Problem to solve:
Your answer consists of the lines in the data that contain "peak". Copy each of them.

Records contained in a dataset
+ + + + +

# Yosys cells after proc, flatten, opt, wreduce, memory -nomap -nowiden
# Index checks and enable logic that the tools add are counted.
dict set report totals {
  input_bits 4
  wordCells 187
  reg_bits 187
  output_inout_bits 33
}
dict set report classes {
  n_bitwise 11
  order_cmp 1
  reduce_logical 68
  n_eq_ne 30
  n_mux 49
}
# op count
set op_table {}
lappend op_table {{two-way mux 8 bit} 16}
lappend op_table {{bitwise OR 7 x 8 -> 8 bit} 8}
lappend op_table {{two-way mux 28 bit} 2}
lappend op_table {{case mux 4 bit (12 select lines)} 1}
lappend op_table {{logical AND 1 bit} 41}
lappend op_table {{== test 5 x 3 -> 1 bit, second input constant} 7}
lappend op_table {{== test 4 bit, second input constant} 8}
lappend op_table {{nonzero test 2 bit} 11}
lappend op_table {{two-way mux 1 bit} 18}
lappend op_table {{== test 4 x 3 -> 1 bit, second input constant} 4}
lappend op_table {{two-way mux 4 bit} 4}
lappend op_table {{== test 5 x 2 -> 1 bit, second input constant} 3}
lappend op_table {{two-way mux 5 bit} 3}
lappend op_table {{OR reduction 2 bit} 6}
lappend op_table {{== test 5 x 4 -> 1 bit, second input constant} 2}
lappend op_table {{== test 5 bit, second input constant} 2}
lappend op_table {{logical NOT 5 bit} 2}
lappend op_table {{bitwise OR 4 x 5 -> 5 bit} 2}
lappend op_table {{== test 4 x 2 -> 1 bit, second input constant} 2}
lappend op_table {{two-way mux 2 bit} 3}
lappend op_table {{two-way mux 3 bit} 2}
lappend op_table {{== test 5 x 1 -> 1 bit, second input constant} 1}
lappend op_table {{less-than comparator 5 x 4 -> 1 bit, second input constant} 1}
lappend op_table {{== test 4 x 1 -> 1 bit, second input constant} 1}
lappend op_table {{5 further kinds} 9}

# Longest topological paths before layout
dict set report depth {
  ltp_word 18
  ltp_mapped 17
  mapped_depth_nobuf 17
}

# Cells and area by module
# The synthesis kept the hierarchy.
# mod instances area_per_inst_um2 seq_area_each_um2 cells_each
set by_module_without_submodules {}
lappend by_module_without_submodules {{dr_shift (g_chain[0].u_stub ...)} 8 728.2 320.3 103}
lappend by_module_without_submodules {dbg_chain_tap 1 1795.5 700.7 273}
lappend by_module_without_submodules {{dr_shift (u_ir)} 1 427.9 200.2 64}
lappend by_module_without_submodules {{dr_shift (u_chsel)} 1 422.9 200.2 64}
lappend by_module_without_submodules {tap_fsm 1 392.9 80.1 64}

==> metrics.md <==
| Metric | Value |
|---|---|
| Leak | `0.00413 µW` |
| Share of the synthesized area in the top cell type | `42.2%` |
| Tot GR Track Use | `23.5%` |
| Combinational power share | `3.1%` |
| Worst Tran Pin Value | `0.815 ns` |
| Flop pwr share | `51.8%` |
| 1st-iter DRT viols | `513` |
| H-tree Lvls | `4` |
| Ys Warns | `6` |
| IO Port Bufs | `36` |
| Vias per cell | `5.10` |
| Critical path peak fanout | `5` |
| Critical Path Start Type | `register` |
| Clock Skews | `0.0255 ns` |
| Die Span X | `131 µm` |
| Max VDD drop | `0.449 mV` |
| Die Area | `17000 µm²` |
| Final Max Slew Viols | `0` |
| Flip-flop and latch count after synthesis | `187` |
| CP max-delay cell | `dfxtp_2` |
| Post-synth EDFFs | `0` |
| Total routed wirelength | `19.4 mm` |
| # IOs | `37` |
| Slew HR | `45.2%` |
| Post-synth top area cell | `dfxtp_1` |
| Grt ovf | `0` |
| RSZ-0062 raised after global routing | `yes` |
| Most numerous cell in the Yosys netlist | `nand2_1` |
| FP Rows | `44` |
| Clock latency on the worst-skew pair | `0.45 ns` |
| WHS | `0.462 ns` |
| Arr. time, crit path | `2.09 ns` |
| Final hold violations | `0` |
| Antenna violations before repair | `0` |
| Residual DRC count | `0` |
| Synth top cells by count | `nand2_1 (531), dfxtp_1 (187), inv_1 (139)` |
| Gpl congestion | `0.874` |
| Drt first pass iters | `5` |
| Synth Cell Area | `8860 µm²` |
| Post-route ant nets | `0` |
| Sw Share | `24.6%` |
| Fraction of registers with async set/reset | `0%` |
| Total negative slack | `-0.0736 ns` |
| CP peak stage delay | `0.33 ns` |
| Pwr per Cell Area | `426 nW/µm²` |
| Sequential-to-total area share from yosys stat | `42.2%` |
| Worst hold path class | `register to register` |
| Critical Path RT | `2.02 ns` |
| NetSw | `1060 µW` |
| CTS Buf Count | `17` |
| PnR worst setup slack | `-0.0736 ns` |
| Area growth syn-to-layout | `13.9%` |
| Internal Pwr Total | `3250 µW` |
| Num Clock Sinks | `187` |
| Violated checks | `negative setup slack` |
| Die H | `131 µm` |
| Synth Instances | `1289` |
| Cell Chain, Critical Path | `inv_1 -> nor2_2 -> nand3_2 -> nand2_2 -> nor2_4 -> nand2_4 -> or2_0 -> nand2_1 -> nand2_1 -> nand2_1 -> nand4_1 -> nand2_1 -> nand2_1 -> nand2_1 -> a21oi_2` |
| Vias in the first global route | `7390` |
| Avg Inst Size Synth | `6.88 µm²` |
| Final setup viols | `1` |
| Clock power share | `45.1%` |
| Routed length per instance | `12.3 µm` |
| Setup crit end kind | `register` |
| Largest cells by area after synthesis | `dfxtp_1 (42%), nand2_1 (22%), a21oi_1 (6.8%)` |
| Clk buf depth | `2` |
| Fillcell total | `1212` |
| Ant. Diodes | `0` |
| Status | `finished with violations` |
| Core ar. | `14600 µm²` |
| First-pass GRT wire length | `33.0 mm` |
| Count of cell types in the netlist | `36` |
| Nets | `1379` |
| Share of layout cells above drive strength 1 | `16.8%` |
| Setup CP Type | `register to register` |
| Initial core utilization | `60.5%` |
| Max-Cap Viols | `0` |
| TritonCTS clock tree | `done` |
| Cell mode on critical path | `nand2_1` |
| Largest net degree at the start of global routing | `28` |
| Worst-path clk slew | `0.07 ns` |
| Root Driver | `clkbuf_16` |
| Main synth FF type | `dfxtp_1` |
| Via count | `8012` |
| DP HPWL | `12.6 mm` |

+ + + + +

Problem solution:
| Critical path peak fanout | `5` |
| CP peak stage delay | `0.33 ns` |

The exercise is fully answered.